(Saved entries)
______________________________

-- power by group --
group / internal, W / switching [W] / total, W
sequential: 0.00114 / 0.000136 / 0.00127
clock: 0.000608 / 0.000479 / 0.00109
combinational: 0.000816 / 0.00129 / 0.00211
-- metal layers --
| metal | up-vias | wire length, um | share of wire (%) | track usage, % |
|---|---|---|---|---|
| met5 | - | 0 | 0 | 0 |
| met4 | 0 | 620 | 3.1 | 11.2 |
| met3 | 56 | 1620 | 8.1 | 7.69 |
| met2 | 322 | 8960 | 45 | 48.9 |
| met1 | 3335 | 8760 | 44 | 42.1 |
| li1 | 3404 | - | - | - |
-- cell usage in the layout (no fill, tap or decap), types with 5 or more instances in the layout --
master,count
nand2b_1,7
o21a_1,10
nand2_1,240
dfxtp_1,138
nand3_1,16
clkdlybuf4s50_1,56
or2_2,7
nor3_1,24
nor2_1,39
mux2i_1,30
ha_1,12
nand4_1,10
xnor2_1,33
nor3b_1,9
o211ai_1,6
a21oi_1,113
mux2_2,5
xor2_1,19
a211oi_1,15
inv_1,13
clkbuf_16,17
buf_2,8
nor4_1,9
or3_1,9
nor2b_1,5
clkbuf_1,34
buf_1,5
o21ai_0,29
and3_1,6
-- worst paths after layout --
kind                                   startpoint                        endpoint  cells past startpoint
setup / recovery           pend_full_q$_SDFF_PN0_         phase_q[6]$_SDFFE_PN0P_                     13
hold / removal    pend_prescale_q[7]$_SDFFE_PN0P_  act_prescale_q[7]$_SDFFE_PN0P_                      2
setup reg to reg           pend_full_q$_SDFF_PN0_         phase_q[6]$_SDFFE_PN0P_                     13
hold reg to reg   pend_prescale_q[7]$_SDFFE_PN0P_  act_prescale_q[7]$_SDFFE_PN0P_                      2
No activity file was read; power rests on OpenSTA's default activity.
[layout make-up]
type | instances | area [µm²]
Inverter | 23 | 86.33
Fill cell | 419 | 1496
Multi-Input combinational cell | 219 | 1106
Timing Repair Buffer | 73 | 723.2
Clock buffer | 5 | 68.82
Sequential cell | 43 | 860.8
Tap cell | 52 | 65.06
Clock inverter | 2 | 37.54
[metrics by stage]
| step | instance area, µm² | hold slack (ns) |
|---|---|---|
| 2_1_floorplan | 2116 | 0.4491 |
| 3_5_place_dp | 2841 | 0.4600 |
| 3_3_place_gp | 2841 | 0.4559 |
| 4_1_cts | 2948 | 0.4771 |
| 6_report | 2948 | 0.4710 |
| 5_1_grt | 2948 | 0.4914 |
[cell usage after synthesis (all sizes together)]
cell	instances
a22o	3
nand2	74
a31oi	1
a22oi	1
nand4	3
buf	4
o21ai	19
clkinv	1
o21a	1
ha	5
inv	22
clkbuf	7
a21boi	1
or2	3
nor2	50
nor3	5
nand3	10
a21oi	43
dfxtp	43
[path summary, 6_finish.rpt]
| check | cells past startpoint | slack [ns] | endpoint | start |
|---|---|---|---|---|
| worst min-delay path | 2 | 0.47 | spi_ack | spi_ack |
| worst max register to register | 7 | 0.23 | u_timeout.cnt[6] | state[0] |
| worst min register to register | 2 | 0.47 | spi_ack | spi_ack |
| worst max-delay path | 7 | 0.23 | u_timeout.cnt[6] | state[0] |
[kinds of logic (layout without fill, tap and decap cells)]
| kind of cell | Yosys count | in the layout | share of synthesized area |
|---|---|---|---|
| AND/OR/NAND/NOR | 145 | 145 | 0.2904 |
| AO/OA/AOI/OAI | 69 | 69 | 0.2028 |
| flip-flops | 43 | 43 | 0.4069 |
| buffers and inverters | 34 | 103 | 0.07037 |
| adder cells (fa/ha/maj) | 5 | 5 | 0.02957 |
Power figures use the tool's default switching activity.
<file path="src/rtl/cpu_ctrl_seq.sv">
// cpu_ctrl_seq: instruction-sequencing controller for the 8-phase accumulator CPU.
//
// The controller steps a 3-bit phase counter through fetch, decode and execute. It
// decodes the datapath strobes from the registered phase, the mode and the opcode.
// It adds four features:
//   - a memory-ready handshake that stalls the phase during wait states
//   - a sticky bus-timeout error
//   - a resumable halt
//   - trapping of illegal opcodes
//
// Optional feature macro: CPU_CTRL_SINGLE_STEP_EN
//   When defined, the design adds a 'step' input and a PAUSED mode. Every instruction
//   completion (P7 -> P0) parks in PAUSED. A step pulse starts the next instruction.
//   Reset also enters PAUSED.
//
// Ports:
//   clk      rising-edge clock
//   rst_     synchronous active-low reset
//   opcode   current IR opcode (only the low 3 bits encode ops)
//   zero     accumulator-zero flag
//   mem_rdy  memory access completes this cycle
//   resume   single-cycle pulse that releases HALTED
//   step     (single-step build only) starts the next instruction from PAUSED
//   rd, wr, ld_ir, ld_ac, ld_pc, inc_pc, data_e, sel   datapath strobes
//   halt     CPU halted (HALTED or ERROR)
//   phase    current phase
//   stall    phase held awaiting mem_rdy
//   bus_err  sticky memory timeout error
//   illegal  sticky illegal-opcode flag
module cpu_ctrl_seq #(
    parameter int unsigned OPC_W    = 3,
    parameter int unsigned WAIT_MAX = 15
) (
    input  logic             clk,
    input  logic             rst_,
    input  logic [OPC_W-1:0] opcode,
    input  logic             zero,
    input  logic             mem_rdy,
    input  logic             resume,
`ifdef CPU_CTRL_SINGLE_STEP_EN
    input  logic             step,
`endif
    output logic             rd,
    output logic             wr,
    output logic             ld_ir,
    output logic             ld_ac,
    output logic             ld_pc,
    output logic             inc_pc,
    output logic             data_e,
    output logic             sel,
    output logic             halt,
    output logic [2:0]       phase,
    output logic             stall,
    output logic             bus_err,
    output logic             illegal
);

    typedef enum logic [1:0] {
        ModeRun,
        ModeHalted,
        ModeError,
        ModePaused
    } mode_e;

    localparam logic [2:0] OpHlt = 3'd0;
    localparam logic [2:0] OpSkz = 3'd1;
    localparam logic [2:0] OpAdd = 3'd2;
    localparam logic [2:0] OpAnd = 3'd3;
    localparam logic [2:0] OpXor = 3'd4;
    localparam logic [2:0] OpLda = 3'd5;
    localparam logic [2:0] OpSto = 3'd6;
    localparam logic [2:0] OpJmp = 3'd7;

    localparam logic [7:0] WaitMax = 8'(WAIT_MAX);

`ifdef CPU_CTRL_SINGLE_STEP_EN
    localparam mode_e ResetMode = ModePaused;
`else
    localparam mode_e ResetMode = ModeRun;
`endif

    mode_e      mode_q, mode_d;
    logic [2:0] phase_q, phase_d;
    logic [7:0] wait_q, wait_d;
    logic       bus_err_q, bus_err_d;
    logic       illegal_q, illegal_d;

    logic       illegal_op;
    logic [2:0] op;
    logic       alu_op;
    logic       is_sto;
    logic       mem_phase;
    logic       stall_run;

    // Any opcode bit above bit 2 marks the opcode as illegal.
    if (OPC_W > 3) begin : g_wide_opc
        assign illegal_op = |opcode[OPC_W-1:3];
    end else begin : g_narrow_opc
        assign illegal_op = 1'b0;
    end

    // An illegal opcode executes as HLT, so it also suppresses the ALU strobes.
    assign op     = illegal_op ? OpHlt : opcode[2:0];
    assign alu_op = (op == OpAdd) || (op == OpAnd) || (op == OpXor) || (op == OpLda);
    assign is_sto = (op == OpSto);

    assign mem_phase = (phase_q == 3'd2) || ((phase_q == 3'd7) && (alu_op || is_sto));
    assign stall_run = (mode_q == ModeRun) && mem_phase && !mem_rdy;

    // Strobe decode
    always_comb begin
        rd     = 1'b0;
        wr     = 1'b0;
        ld_ir  = 1'b0;
        ld_ac  = 1'b0;
        ld_pc  = 1'b0;
        inc_pc = 1'b0;
        data_e = 1'b0;
        sel    = 1'b0;
        if (mode_q == ModeRun) begin
            unique case (phase_q)
                3'd0: sel = 1'b1;
                3'd1: begin
                    sel = 1'b1;
                    rd  = 1'b1;
                end
                3'd2, 3'd3: begin
                    sel   = 1'b1;
                    rd    = 1'b1;
                    ld_ir = 1'b1;
                end
                3'd4: inc_pc = 1'b1;
                3'd5: rd = alu_op;
                3'd6: begin
                    rd     = alu_op;
                    data_e = is_sto;
                end
                3'd7: begin
                    rd     = alu_op;
                    ld_ac  = alu_op;
                    data_e = is_sto;
                    wr     = is_sto;
                    ld_pc  = (op == OpJmp);
                    inc_pc = (op == OpSkz) && zero;
                end
                default: ;
            endcase
        end else if (mode_q == ModePaused) begin
            sel = 1'b1;
        end
    end

    assign halt    = (mode_q == ModeHalted) || (mode_q == ModeError);
    assign phase   = phase_q;
    assign stall   = stall_run;
    assign bus_err = bus_err_q;
    assign illegal = illegal_q;

    // Next-state logic
    always_comb begin
        mode_d    = mode_q;
        phase_d   = phase_q;
        wait_d    = wait_q;
        bus_err_d = bus_err_q;
        illegal_d = illegal_q;
        unique case (mode_q)
            ModeRun: begin
                if (stall_run) begin
                    // A wait state at the limit with no ready is fatal. If mem_rdy
                    // arrives on the limit cycle, the access still completes.
                    if (wait_q == WaitMax) begin
                        mode_d    = ModeError;
                        bus_err_d = 1'b1;
                    end else begin
                        wait_d = wait_q + 8'd1;
                    end
                end else begin
                    wait_d = 8'd0;
                    if ((phase_q == 3'd4) && (op == OpHlt)) begin
                        mode_d    = ModeHalted;
                        phase_d   = 3'd5;
                        illegal_d = illegal_q | illegal_op;
                    end else begin
                        phase_d = phase_q + 3'd1;
`ifdef CPU_CTRL_SINGLE_STEP_EN
                        if (phase_q == 3'd7) begin
                            mode_d = ModePaused;
                        end
`endif
                    end
                end
            end
            ModeHalted: begin
                if (resume) begin
                    mode_d = ModeRun;
                end
            end
            ModeError: ;
            ModePaused: begin
`ifdef CPU_CTRL_SINGLE_STEP_EN
                if (step) begin
                    mode_d  = ModeRun;
                    phase_d = 3'd1;
                end
`endif
            end
            default: mode_d = ModeError;
        endcase
    end

    always_ff @(posedge clk) begin
        if (!rst_) begin
            mode_q    <= ResetMode;
            phase_q   <= 3'd0;
            wait_q    <= 8'd0;
            bus_err_q <= 1'b0;
            illegal_q <= 1'b0;
        end else begin
            mode_q    <= mode_d;
            phase_q   <= phase_d;
            wait_q    <= wait_d;
            bus_err_q <= bus_err_d;
            illegal_q <= illegal_d;
        end
    end

endmodule

</file>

______________________________

Begin with the first line of the records and finish with the line containing "Fill cell | 419 | 1496". Reproduce those lines exactly, both ends included, and nothing else.

» Written response:
-- power by group --
group / internal, W / switching [W] / total, W
sequential: 0.00114 / 0.000136 / 0.00127
clock: 0.000608 / 0.000479 / 0.00109
combinational: 0.000816 / 0.00129 / 0.00211
-- metal layers --
| metal | up-vias | wire length, um | share of wire (%) | track usage, % |
|---|---|---|---|---|
| met5 | - | 0 | 0 | 0 |
| met4 | 0 | 620 | 3.1 | 11.2 |
| met3 | 56 | 1620 | 8.1 | 7.69 |
| met2 | 322 | 8960 | 45 | 48.9 |
| met1 | 3335 | 8760 | 44 | 42.1 |
| li1 | 3404 | - | - | - |
-- cell usage in the layout (no fill, tap or decap), types with 5 or more instances in the layout --
master,count
nand2b_1,7
o21a_1,10
nand2_1,240
dfxtp_1,138
nand3_1,16
clkdlybuf4s50_1,56
or2_2,7
nor3_1,24
nor2_1,39
mux2i_1,30
ha_1,12
nand4_1,10
xnor2_1,33
nor3b_1,9
o211ai_1,6
a21oi_1,113
mux2_2,5
xor2_1,19
a211oi_1,15
inv_1,13
clkbuf_16,17
buf_2,8
nor4_1,9
or3_1,9
nor2b_1,5
clkbuf_1,34
buf_1,5
o21ai_0,29
and3_1,6
-- worst paths after layout --
kind                                   startpoint                        endpoint  cells past startpoint
setup / recovery           pend_full_q$_SDFF_PN0_         phase_q[6]$_SDFFE_PN0P_                     13
hold / removal    pend_prescale_q[7]$_SDFFE_PN0P_  act_prescale_q[7]$_SDFFE_PN0P_                      2
setup reg to reg           pend_full_q$_SDFF_PN0_         phase_q[6]$_SDFFE_PN0P_                     13
hold reg to reg   pend_prescale_q[7]$_SDFFE_PN0P_  act_prescale_q[7]$_SDFFE_PN0P_                      2
No activity file was read; power rests on OpenSTA's default activity.
[layout make-up]
type | instances | area [µm²]
Inverter | 23 | 86.33
Fill cell | 419 | 1496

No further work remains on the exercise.